Pour survivre, l’industrie du luxe doit s’adapter

Comme résumé dans la partie I de cette série en deux parties, le secteur du luxe se trouve à un point charnière de son évolution. Avant la COVID-19, de nombreuses marques commençaient déjà à apporter des changements majeurs à leurs stratégies commerciales pour répondre aux exigences du nombre croissant de consommateurs amateurs de technologie. Si patrimoine et tradition restent des ingrédients essentiels pour ce secteur, les acteurs reconnaissent désormais la nécessité de s’adapter aux méthodes de communication multicanal et d’adopter les « tendances » des Millennials, à savoir la commodité et la durabilité.

La pandémie de COVID-19 les a obligés à accélérer ces plans et à se pencher davantage sur les opérations digitales. Il ne suffit pas de survivre en attendant fiévreusement la fin des confinements. Pour avancer, les marques doivent étudier et investir dans les solutions digitales, accueillir à bras ouverts les innovations technologiques et adapter leurs stratégies pour se préparer à toute éventualité.

Il ne suffit plus de vendre dans des magasins en ligne et physiques : pour prospérer, les marques de luxe doivent se tourner vers les multiples autres canaux digitaux – et chercher de nouvelles façons de produire du contenu qui améliore l’expérience client sur chacun d’eux.

Des rendez-vous virtuels aux applications et chats, les marques de luxe doivent trouver comment communiquer avec le client et apporter une valeur ajoutée. Si les médias sociaux n’étaient autrefois qu’un moyen de communiquer avec les clients, ils sont rapidement devenus des auxiliaires de vente essentiels. Et ces plateformes évoluent de jour en jour.

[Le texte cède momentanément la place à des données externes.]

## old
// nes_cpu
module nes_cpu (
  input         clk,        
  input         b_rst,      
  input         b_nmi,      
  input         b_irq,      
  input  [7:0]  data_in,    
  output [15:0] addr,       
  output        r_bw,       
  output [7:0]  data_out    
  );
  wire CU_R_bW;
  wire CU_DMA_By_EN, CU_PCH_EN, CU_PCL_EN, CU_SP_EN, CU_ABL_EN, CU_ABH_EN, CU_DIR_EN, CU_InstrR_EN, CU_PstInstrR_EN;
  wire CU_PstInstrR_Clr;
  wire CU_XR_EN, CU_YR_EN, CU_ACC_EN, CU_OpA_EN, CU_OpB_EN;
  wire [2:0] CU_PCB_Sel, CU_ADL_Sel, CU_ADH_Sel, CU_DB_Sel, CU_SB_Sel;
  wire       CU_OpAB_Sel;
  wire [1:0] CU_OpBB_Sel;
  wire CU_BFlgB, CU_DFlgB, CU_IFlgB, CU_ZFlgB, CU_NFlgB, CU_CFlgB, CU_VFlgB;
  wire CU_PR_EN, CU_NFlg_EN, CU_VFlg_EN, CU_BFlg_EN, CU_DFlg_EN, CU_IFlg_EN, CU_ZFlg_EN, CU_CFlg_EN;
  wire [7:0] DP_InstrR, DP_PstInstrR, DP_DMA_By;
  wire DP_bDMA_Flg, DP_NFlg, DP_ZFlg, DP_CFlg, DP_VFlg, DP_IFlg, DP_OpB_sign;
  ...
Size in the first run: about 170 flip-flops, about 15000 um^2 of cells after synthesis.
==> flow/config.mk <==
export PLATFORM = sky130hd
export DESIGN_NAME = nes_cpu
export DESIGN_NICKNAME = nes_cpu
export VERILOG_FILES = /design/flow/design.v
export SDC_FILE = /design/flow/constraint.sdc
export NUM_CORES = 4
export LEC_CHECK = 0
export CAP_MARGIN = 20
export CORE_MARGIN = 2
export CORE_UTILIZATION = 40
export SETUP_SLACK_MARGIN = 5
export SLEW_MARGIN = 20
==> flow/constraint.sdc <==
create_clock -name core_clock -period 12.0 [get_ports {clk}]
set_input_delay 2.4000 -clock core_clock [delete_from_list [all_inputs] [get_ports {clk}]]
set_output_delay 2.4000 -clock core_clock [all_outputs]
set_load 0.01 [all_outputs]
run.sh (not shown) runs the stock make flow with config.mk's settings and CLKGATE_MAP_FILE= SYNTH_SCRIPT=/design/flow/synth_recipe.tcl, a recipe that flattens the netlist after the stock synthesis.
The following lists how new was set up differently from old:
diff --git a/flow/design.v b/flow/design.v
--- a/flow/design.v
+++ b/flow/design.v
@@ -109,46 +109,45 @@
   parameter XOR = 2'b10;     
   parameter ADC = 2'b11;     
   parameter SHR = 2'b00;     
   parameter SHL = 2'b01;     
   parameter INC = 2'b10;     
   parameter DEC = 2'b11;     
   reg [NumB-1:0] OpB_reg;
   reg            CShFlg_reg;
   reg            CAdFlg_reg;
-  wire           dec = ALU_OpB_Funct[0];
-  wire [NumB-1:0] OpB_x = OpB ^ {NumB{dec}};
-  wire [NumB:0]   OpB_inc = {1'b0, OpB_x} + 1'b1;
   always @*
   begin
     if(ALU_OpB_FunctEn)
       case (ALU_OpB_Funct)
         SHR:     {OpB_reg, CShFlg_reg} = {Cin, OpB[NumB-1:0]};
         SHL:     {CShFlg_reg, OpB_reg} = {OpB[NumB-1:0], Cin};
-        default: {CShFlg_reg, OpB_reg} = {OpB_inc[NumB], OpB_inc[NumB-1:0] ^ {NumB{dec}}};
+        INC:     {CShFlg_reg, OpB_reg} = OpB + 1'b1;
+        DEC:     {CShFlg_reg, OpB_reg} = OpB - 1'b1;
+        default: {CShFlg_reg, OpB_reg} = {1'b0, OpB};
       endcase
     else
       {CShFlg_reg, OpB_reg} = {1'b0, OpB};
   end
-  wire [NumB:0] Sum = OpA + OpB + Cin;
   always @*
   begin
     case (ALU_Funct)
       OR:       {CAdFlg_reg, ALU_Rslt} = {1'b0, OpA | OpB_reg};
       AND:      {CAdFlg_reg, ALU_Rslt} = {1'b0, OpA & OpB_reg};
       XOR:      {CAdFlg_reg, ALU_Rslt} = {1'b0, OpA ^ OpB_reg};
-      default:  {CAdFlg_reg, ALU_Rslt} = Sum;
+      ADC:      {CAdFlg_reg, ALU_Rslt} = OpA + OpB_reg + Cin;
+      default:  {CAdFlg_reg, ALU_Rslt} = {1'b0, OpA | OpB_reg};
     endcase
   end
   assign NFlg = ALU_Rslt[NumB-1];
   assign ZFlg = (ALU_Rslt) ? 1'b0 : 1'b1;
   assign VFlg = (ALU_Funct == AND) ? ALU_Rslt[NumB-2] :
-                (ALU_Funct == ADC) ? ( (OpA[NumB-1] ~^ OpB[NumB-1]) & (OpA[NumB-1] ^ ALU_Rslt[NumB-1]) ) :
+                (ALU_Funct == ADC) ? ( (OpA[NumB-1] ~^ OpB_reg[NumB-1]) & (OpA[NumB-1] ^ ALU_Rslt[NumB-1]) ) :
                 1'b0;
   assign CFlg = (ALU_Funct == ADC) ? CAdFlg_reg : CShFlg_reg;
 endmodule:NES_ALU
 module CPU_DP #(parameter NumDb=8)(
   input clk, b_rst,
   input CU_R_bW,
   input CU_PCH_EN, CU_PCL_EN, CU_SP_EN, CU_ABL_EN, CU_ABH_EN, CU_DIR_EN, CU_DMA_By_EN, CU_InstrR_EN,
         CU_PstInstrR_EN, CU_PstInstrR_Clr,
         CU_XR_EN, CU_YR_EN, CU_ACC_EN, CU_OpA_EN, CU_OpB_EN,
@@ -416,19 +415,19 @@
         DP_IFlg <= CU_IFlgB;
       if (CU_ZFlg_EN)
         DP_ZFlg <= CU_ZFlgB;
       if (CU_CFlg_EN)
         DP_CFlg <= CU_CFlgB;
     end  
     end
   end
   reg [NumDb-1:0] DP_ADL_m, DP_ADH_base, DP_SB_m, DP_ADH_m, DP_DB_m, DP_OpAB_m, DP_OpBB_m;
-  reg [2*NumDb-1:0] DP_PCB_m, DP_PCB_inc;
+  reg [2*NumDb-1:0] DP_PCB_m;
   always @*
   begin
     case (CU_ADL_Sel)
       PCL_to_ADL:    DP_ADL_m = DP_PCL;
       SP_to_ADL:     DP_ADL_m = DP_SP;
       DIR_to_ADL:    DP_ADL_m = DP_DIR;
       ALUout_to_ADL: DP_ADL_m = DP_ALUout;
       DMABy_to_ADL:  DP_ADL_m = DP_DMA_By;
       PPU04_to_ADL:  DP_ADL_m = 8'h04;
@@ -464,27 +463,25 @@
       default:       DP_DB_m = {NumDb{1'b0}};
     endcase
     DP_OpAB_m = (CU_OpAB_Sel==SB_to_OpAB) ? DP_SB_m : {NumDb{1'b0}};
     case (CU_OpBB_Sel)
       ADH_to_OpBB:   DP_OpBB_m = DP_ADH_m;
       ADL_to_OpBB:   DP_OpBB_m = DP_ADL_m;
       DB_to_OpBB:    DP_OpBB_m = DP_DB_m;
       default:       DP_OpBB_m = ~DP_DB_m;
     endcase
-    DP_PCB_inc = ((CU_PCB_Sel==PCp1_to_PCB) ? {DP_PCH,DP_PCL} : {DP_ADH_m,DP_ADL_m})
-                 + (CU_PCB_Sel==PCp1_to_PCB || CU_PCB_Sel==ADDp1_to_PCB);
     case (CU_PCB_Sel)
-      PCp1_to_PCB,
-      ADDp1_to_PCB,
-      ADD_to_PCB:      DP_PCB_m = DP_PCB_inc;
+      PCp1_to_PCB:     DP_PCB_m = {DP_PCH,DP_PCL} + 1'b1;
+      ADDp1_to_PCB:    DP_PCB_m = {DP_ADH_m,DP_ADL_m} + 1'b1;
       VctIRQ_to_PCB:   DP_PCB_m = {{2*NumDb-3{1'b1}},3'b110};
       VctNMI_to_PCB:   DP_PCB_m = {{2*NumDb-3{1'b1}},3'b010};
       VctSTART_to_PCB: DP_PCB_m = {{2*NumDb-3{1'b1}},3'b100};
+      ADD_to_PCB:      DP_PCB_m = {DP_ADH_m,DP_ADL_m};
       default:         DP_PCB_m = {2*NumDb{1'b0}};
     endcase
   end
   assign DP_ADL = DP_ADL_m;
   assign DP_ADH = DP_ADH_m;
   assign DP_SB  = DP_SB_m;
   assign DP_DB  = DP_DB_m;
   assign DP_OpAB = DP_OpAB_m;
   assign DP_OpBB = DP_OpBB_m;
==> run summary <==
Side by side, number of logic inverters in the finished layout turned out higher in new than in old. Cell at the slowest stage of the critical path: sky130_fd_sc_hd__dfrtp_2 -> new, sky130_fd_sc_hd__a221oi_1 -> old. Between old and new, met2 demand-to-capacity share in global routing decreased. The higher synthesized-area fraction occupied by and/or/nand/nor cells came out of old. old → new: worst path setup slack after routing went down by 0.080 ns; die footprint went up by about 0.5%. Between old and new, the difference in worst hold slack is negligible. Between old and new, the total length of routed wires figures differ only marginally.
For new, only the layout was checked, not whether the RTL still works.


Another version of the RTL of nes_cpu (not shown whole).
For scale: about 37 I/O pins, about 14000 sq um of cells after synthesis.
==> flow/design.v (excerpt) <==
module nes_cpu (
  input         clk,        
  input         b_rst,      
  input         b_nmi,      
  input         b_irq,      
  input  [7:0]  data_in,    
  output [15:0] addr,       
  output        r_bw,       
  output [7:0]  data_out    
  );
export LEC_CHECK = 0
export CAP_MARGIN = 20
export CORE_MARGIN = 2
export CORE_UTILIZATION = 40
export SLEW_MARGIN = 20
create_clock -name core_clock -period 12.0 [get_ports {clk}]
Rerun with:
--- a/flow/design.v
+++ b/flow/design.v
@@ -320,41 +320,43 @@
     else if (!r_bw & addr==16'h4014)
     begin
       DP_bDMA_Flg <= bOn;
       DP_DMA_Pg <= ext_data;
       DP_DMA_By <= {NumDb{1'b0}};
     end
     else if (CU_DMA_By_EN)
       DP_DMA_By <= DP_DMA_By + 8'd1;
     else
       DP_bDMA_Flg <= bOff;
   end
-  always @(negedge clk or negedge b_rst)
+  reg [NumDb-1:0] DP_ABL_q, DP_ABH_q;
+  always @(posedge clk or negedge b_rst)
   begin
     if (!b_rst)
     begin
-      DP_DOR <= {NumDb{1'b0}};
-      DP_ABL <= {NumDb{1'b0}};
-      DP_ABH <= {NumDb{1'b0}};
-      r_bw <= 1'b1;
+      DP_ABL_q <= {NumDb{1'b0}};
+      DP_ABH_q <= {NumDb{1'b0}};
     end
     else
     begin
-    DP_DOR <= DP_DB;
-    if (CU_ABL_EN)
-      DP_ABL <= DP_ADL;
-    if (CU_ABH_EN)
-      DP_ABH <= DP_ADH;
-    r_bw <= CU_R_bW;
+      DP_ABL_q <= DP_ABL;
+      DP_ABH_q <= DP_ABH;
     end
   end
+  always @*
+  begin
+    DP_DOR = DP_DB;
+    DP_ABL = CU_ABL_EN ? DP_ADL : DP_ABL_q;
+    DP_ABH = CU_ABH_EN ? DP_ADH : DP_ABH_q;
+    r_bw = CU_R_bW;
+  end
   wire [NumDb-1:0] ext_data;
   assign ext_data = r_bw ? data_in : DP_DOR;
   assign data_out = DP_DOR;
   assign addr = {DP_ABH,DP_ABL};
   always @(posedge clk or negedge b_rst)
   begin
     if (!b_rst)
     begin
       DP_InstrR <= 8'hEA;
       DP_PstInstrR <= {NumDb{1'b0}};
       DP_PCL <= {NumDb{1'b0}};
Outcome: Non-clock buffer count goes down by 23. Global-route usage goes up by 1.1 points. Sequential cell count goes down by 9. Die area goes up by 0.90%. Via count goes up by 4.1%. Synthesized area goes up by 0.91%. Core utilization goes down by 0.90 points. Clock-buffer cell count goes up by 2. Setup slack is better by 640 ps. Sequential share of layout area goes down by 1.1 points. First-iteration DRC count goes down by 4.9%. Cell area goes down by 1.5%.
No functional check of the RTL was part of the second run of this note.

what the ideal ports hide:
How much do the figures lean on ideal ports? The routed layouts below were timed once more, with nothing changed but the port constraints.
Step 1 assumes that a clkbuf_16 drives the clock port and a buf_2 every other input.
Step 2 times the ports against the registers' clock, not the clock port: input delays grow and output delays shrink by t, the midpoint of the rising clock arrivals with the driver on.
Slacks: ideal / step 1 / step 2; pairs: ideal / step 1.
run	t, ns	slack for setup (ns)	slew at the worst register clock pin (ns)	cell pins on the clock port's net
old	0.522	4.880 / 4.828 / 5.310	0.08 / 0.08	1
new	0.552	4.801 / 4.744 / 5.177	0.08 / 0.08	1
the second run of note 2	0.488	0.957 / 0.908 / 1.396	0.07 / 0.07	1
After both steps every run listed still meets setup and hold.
What follows belongs to an exercise in optimizing a design on an open flow for small area; a production flow would make more cautious choices. At most, simulation tests tie the RTL to the original design; equivalence was not proved. No functional check of the RTL was part of run 6. The clock cells of run 6 come from the design's own scripts or RTL, not from TritonCTS. The clock port is modelled as an ideal driver, which makes a skipped or thinned clock tree look cheaper than it is; a real chip needs a root buffer or a tree. No activity file was given, so power comes from the tool's default toggle rates.

--- flow/config.mk ---
export PLATFORM = sky130hd
export DESIGN_NAME = top_logic_n_packs
export DESIGN_NICKNAME = top_logic_n_packs
export VERILOG_FILES = /design/flow/design.v
export SDC_FILE = /design/flow/constraint.sdc
export NUM_CORES = 4
export LEC_CHECK = 0
export CAP_MARGIN = 20
export CORE_MARGIN = 2
export CORE_UTILIZATION = 40
export GPL_TIMING_DRIVEN = 0
export PLACE_DENSITY = 0.6
export SLEW_MARGIN = 20
--- flow/constraint.sdc ---
create_clock -name core_clock -period 5.0 [get_ports {tx_clk}]
set_input_delay 1.0000 -clock core_clock [delete_from_list [all_inputs] [get_ports {tx_clk}]]
set_output_delay 1.0000 -clock core_clock [all_outputs]
set_load 0.01 [all_outputs]
This design comes from an exercise in tuning for small area on the open sky130 flow, not from production work. Where RTL was checked, it was by simulation tests only, not by an equivalence proof against the original.

== trial 92 ==
Design mulNbit, start of the top module:
module mulNbit(a, b, clk, cin, rst, sum, cout);
	parameter N = 32;
	input [N-1:0] a, b;
	input cin, clk, rst;
	output reg [N-1:0] sum;
	output reg cout;
  ...
Size: about 1000 cells after synthesis, about 100 I/O pins, about 11000 µm² of cells after synthesis.
Settings: LEC_CHECK=0, CAP_MARGIN=10, CORE_MARGIN=2, CORE_UTILIZATION=60, CTS_BUF_LIST=sky130_fd_sc_hd__clkbuf_4 sky130_fd_sc_hd__clkbuf_8, GPL_TIMING_DRIVEN=0, PLACE_DENSITY=0.75, SETUP_SLACK_MARGIN=0.05, SLEW_MARGIN=10, SYNTH_HIERARCHICAL=1, SYNTH_MINIMUM_KEEP_SIZE=0; clock period 8.5 ns.
standard.sh (not shown) runs the stock make flow with config.mk's settings and CLKGATE_MAP_FILE= SYNTH_SCRIPT=/design/flow/synth_recipe.tcl, a recipe that flattens the netlist after the stock synthesis.
==> flow/flow/run.sh <==
#!/bin/bash
# The standard layout (standard.sh) with two changes:
#  - after the standard synthesis, every combinational cell is set to the
#    smallest drive strength of its family (flow/downsize.py); the resizer
#    in placement, CTS and routing upsizes what timing needs;
#  - the port buffers are the smallest buffer cell.
set -euo pipefail
ARGS=(BUFFER_PORTS_ARGS="-buffer_cell sky130_fd_sc_hd__buf_1")
R=orfs/results/sky130hd/mulNbit/base
bash standard.sh "${ARGS[@]}" synth > synth.log 2>&1
cp $R/1_2_yosys.v 1_2_yosys.standard.v
python3 flow/downsize.py "$FLOW_HOME/platforms/sky130hd/lib/sky130_fd_sc_hd__tt_025C_1v80.lib" $R/1_2_yosys.v > downsize.log 2>&1
rm -f $R/1_synth.odb $R/1_synth.sdc
bash standard.sh "${ARGS[@]}" finish > standard.log 2>&1
Other scripts of this flow, unchanged in this note and not shown: flow/flow/downsize.py
Every stage of the flow completed for trial 92, and the final layout passed the timing, DRC and antenna checks.
Input-level comparison between build 78 and trial 92:
diff --git a/flow/design.v b/flow/design.v
--- a/flow/design.v
+++ b/flow/design.v
@@ -809,45 +809,45 @@
   assign P1030 = P978 & P1024;
   assign G1031 = G979 | (P980 & G1023);
   assign P1032 = P980 & P1024;
   assign G1033 = G1001 | (P1002 & G1023);
   assign P1034 = P1002 & P1024;
   assign G1035 = G1003 | (P1004 & G1023);
   assign P1036 = P1004 & P1024;
   assign G1037 = G1005 | (P1006 & G1023);
   assign P1038 = P1006 & P1024;
   assign G1039 = G1007 | (P1008 & G1023);
   assign P1040 = P1008 & P1024;
-  bxor u_sum9 (.a(p914), .b(1'b0), .y(sum1041));
-  bxor u_sum10 (.a(p916), .b(G937), .y(sum1042));
-  bxor u_sum11 (.a(s480), .b(G961), .y(sum1043));
-  bxor u_sum12 (.a(p918), .b(G963), .y(sum1044));
-  bxor u_sum13 (.a(s502), .b(G985), .y(sum1045));
-  bxor u_sum14 (.a(p920), .b(G987), .y(sum1046));
-  bxor u_sum15 (.a(s528), .b(G989), .y(sum1047));
-  bxor u_sum16 (.a(p922), .b(G991), .y(sum1048));
-  bxor u_sum17 (.a(s558), .b(G1009), .y(sum1049));
-  bxor u_sum18 (.a(p924), .b(G1011), .y(sum1050));
-  bxor u_sum19 (.a(s592), .b(G1013), .y(sum1051));
-  bxor u_sum20 (.a(p926), .b(G1015), .y(sum1052));
-  bxor u_sum21 (.a(s630), .b(G1017), .y(sum1053));
-  bxor u_sum22 (.a(p928), .b(G1019), .y(sum1054));
-  bxor u_sum23 (.a(s672), .b(G1021), .y(sum1055));
-  bxor u_sum24 (.a(p930), .b(G1023), .y(sum1056));
-  bxor u_sum25 (.a(s718), .b(G1025), .y(sum1057));
-  bxor u_sum26 (.a(p932), .b(G1027), .y(sum1058));
-  bxor u_sum27 (.a(s768), .b(G1029), .y(sum1059));
-  bxor u_sum28 (.a(p934), .b(G1031), .y(sum1060));
-  bxor u_sum29 (.a(s822), .b(G1033), .y(sum1061));
-  bxor u_sum30 (.a(p936), .b(G1035), .y(sum1062));
-  bxor u_sum31 (.a(s880), .b(G1037), .y(sum1063));
+  assign sum1041 = p914 ^ 1'b0;
+  assign sum1042 = p916 ^ G937;
+  assign sum1043 = s480 ^ G961;
+  assign sum1044 = p918 ^ G963;
+  assign sum1045 = s502 ^ G985;
+  assign sum1046 = p920 ^ G987;
+  assign sum1047 = s528 ^ G989;
+  assign sum1048 = p922 ^ G991;
+  assign sum1049 = s558 ^ G1009;
+  assign sum1050 = p924 ^ G1011;
+  assign sum1051 = s592 ^ G1013;
+  assign sum1052 = p926 ^ G1015;
+  assign sum1053 = s630 ^ G1017;
+  assign sum1054 = p928 ^ G1019;
+  assign sum1055 = s672 ^ G1021;
+  assign sum1056 = p930 ^ G1023;
+  assign sum1057 = s718 ^ G1025;
+  assign sum1058 = p932 ^ G1027;
+  assign sum1059 = s768 ^ G1029;
+  assign sum1060 = p934 ^ G1031;
+  assign sum1061 = s822 ^ G1033;
+  assign sum1062 = p936 ^ G1035;
+  assign sum1063 = s880 ^ G1037;
   assign sum1064 = x912 ^ G1039;
   assign prod[0] = pp111;
   assign prod[1] = s416;
   assign prod[2] = s418;
   assign prod[3] = s422;
   assign prod[4] = s426;
   assign prod[5] = s432;
   assign prod[6] = s438;
   assign prod[7] = s446;
   assign prod[8] = s454;
   assign prod[9] = sum1041;
@@ -881,23 +881,23 @@
 endmodule
 module ainv(x, y);
 	input x;
 	output y;
 	assign y = ~x;
 endmodule
 module ainvr(x, r, y);
 	input x, r;
 	output y;
 	assign y = ~(x & r);
 endmodule
-module bxor(a, b, y);   
+module bxor(a, b, y);
 	input a, b;
 	output y;
 	assign y = a ^ b;
 endmodule
 module bxnor(a, b, y);
 	input a, b;
 	output y;
 	assign y = ~(a ^ b);
 endmodule
 module btwon(one, t, twon);
 	input one, t;
--- outcome ---
The cell with the biggest individual delay on the critical path comes out sky130_fd_sc_hd__xor2_1 in one run and sky130_fd_sc_hd__clkdlybuf4s15_2 in the other, namely in trial 92 and build 78 respectively.
Trial 92 → build 78: last weighted congestion value of the routability-driven placer has decreased; non-clock buffer count has decreased; peak per-stage delay on the critical path has increased.
Max freq trial 92 -> build 78: improved
[compare] base=trial 92 new=build 78: fraction of area in non-clock buffers -0.52 points, wire length of the first global-routing pass now smaller.
Only the layout flow was run in trial 92; the RTL was not checked for function there.

==> re-timing with driven ports <==
The flow's constraints put no driver on any port. The routed layouts listed below were extracted and timed again, unchanged, in two steps. Step 1 assumes that a clkbuf_16 drives the clock port and a buf_2 every other input. Step 2 moves the port delays by t, midway between the first and last clock arrival at a register: inputs arrive t later, outputs are due t later. That takes back most of the time a late clock gives input paths. Three values: ideal ports, drivers, drivers and shift; two values: the first two.
run	t (ns)	setup WS [ns]	worst setup path at the end	worst register clock-pin slew, ns	pins driven straight from the clock port
trial 92	0.350	0.199 / 0.202 / -0.148	input to register	0.10 / 0.10	1
build 78	0.360	0.328 / 0.346 / -0.014	input to register	0.08 / 0.08	1
With both steps, setup timing fails in trial 92 and build 78, where it was met with ideal ports. For trial 92, which loses most, drivers alone change the setup slack by +0.003 ns; drivers and shift together by -0.347 ns.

Entre-temps, on assiste à la création de nouveaux mondes virtuels dans lesquels des produits qui n’existent pas physiquement ont de la valeur – les plateformes elles-mêmes devenant des outils marketing de taille pour atteindre des foules de nouveaux consommateurs.

Dans tous ces exemples, le digital est le maître du jeu. Les marques ne peuvent plus se contenter d’admettre son importance du bout des lèvres ; elles doivent réellement explorer chaque recoin de ce nouveau monde pour survivre, s’épanouir et prospérer – au risque, sinon, d’être rapidement laissées de côté.